START The data

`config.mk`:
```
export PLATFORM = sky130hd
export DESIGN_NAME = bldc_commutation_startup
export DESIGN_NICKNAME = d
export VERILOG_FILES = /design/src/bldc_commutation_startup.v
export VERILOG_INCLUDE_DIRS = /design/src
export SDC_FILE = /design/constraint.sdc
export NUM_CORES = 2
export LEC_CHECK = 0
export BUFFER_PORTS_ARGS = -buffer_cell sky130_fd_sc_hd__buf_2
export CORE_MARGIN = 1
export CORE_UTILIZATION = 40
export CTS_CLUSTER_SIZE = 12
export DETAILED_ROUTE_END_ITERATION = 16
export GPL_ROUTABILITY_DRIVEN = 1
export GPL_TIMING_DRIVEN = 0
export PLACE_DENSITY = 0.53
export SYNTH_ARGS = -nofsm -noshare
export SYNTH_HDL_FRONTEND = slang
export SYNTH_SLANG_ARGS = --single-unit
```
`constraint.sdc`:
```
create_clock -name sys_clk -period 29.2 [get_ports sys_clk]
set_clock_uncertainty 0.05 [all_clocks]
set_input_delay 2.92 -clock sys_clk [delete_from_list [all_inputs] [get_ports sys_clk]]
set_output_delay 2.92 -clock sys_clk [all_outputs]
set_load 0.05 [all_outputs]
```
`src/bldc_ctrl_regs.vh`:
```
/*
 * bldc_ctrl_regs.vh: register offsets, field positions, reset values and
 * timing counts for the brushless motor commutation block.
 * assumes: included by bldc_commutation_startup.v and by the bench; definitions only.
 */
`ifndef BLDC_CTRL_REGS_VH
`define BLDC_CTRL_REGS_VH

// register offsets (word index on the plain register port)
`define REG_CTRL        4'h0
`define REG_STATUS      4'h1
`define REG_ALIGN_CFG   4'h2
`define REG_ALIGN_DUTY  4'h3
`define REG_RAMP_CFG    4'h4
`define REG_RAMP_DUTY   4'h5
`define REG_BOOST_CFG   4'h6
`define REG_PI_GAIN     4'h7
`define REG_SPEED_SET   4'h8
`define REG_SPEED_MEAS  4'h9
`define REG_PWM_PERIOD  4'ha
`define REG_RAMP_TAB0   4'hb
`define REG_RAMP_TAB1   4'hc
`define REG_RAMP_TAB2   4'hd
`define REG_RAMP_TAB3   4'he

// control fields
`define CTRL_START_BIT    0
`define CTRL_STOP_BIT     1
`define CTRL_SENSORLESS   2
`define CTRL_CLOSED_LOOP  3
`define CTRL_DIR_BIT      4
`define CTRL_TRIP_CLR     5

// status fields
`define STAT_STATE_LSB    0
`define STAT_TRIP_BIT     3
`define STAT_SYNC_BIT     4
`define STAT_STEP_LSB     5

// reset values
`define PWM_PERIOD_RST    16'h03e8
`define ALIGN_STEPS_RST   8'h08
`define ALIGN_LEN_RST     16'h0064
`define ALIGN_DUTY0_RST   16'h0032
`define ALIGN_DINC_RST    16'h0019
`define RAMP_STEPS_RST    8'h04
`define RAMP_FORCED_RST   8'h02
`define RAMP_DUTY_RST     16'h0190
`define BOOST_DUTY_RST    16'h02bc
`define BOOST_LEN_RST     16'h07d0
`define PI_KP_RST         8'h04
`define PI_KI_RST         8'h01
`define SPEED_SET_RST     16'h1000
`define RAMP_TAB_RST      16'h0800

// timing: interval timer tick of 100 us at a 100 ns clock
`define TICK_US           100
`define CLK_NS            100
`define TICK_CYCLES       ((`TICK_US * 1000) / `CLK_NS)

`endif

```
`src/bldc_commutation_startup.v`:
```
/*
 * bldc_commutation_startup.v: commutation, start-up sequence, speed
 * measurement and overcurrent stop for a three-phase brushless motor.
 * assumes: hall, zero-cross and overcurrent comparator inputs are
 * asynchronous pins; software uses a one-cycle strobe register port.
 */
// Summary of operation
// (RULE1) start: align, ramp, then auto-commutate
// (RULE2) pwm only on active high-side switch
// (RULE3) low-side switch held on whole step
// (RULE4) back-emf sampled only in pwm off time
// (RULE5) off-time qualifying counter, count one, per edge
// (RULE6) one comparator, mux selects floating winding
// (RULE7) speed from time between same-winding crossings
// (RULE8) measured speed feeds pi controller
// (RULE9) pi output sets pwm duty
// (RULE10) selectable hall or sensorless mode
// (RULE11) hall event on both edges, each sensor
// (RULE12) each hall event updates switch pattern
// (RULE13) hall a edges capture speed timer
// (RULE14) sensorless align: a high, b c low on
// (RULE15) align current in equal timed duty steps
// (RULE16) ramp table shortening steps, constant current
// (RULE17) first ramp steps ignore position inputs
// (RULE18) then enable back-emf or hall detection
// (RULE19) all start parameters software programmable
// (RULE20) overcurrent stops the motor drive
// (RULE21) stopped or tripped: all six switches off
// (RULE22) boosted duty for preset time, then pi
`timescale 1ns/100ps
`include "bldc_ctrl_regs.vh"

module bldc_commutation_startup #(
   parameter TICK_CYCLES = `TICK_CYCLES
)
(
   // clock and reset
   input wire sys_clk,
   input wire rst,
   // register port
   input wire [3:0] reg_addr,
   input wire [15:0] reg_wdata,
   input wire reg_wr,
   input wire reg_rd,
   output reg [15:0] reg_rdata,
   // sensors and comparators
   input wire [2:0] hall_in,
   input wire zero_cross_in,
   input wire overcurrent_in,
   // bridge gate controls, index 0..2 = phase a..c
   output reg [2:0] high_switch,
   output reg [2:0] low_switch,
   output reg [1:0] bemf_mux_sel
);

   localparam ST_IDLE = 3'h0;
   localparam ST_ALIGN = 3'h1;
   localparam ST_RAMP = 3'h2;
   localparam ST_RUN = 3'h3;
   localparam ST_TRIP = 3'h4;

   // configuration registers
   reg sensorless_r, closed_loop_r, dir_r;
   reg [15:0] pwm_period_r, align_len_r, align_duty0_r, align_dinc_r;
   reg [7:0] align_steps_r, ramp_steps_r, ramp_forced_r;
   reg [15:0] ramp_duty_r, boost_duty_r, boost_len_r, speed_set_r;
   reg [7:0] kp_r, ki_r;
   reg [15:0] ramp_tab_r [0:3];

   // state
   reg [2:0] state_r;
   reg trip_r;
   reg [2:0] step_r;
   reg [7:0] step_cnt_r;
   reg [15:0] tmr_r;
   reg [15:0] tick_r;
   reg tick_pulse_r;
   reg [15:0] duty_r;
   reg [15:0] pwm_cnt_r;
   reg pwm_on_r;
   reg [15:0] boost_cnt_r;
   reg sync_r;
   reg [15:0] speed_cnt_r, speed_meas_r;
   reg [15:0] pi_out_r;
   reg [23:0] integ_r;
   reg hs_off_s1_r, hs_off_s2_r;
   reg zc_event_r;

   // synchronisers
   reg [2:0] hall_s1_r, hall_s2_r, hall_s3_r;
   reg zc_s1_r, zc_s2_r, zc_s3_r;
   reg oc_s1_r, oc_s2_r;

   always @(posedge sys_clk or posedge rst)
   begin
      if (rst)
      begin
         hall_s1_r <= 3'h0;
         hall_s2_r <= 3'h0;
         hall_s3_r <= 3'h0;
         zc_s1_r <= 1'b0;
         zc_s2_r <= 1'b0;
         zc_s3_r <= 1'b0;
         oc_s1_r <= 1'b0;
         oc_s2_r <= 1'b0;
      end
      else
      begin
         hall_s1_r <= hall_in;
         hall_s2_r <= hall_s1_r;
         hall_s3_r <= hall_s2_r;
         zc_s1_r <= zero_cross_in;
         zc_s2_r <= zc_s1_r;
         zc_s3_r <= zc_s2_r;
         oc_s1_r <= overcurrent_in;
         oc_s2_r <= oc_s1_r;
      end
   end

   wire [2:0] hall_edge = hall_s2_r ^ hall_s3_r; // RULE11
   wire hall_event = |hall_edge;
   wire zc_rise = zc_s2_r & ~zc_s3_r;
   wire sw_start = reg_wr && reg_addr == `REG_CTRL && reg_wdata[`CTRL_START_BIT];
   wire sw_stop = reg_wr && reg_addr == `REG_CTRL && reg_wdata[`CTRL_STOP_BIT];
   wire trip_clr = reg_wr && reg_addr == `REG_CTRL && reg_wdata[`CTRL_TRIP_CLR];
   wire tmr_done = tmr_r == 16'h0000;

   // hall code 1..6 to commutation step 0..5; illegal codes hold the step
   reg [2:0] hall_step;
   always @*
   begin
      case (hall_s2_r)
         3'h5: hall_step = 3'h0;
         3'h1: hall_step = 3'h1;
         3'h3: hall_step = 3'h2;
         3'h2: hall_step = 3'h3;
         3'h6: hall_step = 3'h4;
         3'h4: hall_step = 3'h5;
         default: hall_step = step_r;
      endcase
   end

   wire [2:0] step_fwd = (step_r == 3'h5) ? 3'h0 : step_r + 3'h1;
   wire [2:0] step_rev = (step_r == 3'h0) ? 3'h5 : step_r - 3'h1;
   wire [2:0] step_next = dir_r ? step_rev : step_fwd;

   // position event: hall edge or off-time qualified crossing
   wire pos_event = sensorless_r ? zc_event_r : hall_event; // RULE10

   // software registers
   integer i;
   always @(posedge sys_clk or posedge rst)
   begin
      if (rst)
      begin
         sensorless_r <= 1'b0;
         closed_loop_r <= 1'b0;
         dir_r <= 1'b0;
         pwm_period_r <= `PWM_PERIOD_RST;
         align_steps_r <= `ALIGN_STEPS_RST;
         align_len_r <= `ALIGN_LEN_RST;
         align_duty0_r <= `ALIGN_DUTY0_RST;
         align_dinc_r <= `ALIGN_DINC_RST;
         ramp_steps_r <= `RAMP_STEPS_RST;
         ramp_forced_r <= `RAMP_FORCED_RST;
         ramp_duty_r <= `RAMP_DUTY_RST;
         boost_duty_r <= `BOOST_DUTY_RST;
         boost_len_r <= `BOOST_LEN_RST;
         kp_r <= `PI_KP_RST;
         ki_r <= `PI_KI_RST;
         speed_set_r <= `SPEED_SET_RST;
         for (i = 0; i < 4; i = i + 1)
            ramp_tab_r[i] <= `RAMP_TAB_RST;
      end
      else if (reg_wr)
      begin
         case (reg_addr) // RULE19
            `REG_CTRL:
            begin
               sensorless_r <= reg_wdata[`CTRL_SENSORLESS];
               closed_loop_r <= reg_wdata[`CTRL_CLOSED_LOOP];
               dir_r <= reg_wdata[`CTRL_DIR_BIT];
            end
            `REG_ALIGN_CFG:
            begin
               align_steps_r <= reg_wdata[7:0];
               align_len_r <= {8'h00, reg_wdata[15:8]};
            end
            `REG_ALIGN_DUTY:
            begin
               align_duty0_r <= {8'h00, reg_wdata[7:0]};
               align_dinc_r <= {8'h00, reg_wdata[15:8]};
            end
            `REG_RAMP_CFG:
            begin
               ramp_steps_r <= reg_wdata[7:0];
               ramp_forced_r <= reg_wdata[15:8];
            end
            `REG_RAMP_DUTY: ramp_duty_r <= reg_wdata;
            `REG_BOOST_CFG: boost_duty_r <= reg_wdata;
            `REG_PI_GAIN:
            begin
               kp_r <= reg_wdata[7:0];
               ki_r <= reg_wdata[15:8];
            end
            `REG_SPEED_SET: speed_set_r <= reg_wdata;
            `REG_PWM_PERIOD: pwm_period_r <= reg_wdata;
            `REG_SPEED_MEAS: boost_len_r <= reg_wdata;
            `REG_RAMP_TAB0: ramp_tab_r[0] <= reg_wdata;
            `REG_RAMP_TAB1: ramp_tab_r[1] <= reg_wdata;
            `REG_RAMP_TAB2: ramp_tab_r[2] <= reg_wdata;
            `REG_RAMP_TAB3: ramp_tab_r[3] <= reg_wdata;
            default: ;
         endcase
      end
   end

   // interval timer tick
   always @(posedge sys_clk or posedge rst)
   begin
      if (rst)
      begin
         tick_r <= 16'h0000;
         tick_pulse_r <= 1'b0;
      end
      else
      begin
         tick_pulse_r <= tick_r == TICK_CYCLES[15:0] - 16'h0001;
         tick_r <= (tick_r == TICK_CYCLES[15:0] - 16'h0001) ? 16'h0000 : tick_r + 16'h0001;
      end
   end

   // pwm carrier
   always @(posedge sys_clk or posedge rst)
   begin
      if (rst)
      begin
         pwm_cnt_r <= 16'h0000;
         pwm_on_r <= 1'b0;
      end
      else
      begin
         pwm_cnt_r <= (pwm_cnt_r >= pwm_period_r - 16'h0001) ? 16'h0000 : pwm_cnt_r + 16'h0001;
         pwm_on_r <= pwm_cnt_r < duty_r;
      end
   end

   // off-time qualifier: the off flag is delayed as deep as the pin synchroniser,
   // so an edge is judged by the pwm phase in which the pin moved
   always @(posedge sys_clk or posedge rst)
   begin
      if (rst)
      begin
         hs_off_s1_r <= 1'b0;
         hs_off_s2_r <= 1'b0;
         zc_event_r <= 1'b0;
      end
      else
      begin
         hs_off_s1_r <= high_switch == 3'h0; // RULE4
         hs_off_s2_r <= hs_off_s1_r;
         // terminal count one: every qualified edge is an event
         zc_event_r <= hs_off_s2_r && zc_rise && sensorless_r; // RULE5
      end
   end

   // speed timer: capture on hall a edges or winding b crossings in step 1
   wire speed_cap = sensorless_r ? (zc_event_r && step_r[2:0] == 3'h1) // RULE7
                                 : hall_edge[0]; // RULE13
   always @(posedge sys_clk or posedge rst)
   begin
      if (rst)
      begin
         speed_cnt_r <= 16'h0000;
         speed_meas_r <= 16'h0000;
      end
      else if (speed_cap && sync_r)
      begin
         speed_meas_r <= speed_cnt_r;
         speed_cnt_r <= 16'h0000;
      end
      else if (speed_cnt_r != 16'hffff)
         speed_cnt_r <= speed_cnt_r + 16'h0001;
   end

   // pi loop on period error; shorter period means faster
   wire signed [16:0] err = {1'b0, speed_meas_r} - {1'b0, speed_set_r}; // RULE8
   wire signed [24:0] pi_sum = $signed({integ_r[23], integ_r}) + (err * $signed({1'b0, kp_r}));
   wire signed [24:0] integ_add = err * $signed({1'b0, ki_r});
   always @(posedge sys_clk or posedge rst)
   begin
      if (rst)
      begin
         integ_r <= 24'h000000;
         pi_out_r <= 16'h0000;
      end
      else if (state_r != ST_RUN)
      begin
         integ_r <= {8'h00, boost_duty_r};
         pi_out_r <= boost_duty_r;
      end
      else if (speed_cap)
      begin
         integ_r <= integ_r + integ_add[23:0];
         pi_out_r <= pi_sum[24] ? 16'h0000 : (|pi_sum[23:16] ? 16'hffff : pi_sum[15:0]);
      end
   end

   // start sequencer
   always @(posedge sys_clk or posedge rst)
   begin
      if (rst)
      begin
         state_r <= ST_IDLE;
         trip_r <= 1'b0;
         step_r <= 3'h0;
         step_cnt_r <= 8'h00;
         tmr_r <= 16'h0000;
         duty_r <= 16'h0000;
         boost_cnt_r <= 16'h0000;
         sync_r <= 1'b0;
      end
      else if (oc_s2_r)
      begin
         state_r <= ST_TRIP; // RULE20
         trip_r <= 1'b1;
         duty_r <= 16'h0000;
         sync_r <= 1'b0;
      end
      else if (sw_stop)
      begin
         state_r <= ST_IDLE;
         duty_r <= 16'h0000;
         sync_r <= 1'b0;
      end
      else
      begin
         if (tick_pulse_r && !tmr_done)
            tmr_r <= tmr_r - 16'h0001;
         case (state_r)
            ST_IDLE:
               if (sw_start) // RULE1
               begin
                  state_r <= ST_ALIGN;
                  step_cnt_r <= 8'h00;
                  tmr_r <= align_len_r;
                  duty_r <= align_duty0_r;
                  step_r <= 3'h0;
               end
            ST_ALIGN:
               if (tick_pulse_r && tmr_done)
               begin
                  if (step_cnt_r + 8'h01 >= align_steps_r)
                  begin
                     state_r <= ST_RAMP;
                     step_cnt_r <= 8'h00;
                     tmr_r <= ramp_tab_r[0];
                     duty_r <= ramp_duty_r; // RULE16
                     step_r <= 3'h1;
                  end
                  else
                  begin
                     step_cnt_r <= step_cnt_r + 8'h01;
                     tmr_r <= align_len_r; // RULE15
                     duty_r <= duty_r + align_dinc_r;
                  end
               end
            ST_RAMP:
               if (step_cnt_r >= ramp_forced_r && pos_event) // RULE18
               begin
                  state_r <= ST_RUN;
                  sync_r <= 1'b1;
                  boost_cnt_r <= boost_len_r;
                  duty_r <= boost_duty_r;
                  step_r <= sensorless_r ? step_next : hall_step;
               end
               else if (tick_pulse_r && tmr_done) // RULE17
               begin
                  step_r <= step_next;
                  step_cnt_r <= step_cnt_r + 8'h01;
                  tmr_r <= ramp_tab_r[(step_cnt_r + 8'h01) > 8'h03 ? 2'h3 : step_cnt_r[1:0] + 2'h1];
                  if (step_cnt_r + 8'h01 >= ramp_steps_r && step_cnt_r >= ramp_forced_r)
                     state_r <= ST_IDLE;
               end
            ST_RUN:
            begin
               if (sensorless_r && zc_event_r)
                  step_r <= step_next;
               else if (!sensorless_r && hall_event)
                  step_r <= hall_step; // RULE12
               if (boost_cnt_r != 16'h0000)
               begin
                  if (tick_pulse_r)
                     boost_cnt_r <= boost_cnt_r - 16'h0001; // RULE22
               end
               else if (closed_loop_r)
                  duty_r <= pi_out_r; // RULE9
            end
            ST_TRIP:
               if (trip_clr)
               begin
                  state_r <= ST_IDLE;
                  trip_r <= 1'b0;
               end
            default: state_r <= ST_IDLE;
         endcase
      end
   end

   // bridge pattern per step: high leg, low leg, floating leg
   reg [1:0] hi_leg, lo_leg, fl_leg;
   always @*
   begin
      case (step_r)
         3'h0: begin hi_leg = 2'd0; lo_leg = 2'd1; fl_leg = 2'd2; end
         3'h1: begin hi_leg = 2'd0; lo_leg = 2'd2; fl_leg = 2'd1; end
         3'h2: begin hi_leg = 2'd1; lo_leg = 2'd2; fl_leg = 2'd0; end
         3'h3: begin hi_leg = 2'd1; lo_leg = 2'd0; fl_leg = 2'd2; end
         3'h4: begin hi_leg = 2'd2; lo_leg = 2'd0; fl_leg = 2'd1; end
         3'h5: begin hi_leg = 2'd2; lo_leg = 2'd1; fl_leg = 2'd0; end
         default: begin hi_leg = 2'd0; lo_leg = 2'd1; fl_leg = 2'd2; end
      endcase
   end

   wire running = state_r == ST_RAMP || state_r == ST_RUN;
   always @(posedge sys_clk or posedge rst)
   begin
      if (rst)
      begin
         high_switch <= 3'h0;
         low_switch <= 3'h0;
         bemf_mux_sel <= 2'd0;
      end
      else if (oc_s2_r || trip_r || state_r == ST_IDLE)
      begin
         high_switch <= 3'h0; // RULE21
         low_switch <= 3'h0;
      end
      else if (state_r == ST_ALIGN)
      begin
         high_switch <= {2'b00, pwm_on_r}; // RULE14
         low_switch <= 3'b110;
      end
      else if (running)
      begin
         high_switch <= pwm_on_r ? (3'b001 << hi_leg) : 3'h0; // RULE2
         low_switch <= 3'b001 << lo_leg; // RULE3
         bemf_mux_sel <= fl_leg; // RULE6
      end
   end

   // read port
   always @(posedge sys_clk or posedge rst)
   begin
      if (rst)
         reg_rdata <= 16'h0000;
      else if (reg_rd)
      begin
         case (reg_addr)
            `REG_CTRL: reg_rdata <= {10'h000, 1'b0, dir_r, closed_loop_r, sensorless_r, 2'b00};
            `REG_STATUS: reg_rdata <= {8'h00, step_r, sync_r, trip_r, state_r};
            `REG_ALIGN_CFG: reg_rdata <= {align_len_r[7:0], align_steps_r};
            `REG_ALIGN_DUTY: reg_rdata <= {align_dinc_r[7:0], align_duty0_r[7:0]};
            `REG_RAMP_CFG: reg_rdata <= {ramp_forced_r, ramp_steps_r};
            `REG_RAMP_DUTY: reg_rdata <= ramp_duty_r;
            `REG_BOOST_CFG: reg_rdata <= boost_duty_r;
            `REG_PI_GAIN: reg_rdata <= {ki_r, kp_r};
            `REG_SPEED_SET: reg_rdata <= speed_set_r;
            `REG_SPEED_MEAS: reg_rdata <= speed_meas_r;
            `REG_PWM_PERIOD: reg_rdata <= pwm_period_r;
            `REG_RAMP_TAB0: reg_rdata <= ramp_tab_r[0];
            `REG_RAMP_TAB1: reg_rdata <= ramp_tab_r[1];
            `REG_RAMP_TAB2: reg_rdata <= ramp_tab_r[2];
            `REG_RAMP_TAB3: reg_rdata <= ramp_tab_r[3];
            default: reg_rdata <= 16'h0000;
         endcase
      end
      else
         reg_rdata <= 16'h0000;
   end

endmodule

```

END The data

Using the records above, report each line with the string "offsets".

» **The answer**
 * bldc_ctrl_regs.vh: register offsets, field positions, reset values and
// register offsets (word index on the plain register port)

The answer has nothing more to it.